Assignment. Which lines below contain the word "ideal"? Copy each one.

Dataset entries
____

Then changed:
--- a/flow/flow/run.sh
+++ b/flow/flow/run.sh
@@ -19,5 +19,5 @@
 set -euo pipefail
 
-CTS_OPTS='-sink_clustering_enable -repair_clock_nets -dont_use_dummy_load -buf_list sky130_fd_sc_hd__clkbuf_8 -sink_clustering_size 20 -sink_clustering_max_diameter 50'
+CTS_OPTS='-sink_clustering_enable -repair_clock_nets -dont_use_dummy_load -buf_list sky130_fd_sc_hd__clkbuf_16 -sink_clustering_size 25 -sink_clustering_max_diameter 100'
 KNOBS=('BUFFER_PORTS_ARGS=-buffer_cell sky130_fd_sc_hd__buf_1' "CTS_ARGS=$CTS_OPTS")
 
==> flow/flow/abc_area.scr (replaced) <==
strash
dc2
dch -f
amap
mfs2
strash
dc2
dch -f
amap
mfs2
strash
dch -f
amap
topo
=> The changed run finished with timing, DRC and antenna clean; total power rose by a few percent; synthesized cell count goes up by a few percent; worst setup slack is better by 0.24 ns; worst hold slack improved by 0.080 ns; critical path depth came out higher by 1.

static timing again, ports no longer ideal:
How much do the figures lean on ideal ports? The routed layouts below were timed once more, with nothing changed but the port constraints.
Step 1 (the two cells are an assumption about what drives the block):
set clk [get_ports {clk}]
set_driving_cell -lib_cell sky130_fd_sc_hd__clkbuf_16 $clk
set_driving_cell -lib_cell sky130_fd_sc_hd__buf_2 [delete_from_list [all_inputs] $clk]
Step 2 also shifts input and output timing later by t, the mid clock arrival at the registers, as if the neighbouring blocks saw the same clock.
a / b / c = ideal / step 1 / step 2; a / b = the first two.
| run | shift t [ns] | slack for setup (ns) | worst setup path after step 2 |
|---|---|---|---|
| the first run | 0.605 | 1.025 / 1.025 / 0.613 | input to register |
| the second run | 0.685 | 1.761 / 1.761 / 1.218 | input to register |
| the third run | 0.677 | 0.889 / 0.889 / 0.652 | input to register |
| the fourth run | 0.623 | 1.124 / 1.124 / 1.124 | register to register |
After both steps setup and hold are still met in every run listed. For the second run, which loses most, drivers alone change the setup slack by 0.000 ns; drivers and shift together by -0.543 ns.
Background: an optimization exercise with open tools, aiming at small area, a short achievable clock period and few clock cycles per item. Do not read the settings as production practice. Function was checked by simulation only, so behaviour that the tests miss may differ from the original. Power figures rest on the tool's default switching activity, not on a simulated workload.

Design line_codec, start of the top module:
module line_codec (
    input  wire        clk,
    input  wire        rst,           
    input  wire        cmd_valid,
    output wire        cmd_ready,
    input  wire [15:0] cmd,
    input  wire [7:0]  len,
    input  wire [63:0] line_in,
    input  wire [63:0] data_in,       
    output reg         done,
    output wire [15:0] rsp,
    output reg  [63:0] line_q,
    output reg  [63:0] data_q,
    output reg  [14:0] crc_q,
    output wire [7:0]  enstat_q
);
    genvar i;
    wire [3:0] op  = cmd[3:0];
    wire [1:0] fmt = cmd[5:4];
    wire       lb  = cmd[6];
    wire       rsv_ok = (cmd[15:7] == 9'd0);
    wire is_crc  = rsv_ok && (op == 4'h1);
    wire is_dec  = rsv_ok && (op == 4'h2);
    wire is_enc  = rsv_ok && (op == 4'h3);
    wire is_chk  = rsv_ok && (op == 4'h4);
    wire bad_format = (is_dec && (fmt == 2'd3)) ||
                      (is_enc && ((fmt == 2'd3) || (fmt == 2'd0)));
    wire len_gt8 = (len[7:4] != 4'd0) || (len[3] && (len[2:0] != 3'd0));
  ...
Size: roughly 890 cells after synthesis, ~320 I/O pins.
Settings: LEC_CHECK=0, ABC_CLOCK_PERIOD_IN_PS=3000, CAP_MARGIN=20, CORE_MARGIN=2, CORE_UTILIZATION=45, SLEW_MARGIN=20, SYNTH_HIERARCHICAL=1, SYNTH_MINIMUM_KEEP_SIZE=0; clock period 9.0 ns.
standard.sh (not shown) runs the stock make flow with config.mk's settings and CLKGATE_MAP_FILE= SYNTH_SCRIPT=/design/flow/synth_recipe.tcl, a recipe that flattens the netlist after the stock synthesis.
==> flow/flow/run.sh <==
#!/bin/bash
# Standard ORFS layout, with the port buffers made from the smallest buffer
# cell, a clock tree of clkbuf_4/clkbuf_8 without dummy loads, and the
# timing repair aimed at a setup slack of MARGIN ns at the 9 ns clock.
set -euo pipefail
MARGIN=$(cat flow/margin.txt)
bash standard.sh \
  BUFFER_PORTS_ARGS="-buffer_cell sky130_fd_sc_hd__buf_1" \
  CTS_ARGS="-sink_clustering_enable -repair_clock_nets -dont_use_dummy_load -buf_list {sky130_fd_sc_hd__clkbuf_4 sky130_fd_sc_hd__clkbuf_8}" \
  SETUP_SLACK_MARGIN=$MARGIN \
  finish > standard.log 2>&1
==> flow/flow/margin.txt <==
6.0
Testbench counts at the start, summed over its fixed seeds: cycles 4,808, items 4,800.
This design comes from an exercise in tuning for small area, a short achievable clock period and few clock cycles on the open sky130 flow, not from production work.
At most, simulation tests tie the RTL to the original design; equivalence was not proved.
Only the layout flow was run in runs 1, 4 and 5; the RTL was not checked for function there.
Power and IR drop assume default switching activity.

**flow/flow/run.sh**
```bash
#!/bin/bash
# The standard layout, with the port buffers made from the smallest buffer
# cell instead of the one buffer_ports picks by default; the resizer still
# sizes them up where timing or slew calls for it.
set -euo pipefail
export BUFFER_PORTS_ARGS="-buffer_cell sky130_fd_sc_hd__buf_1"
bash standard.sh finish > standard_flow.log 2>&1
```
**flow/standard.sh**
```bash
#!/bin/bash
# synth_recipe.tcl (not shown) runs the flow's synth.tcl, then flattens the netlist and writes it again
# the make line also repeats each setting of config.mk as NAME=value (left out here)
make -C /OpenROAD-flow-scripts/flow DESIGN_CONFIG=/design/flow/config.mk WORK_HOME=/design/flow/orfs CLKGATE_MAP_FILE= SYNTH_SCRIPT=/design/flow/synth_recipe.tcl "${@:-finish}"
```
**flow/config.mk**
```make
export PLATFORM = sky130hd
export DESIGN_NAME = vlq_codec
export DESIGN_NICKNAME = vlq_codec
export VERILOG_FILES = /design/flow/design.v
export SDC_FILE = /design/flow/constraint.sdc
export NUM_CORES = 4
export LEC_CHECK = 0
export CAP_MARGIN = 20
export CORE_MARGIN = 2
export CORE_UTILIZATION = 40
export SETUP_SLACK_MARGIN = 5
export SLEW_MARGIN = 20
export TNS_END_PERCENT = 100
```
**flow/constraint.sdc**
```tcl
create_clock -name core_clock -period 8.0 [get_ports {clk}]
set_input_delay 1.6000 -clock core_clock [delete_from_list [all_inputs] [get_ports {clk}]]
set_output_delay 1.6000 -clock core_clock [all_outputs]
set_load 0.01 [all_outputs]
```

____

Answer for the task.
static timing again, ports no longer ideal:
How much do the figures lean on ideal ports? The routed layouts below were timed once more, with nothing changed but the port constraints.
a / b / c = ideal / step 1 / step 2; a / b = the first two.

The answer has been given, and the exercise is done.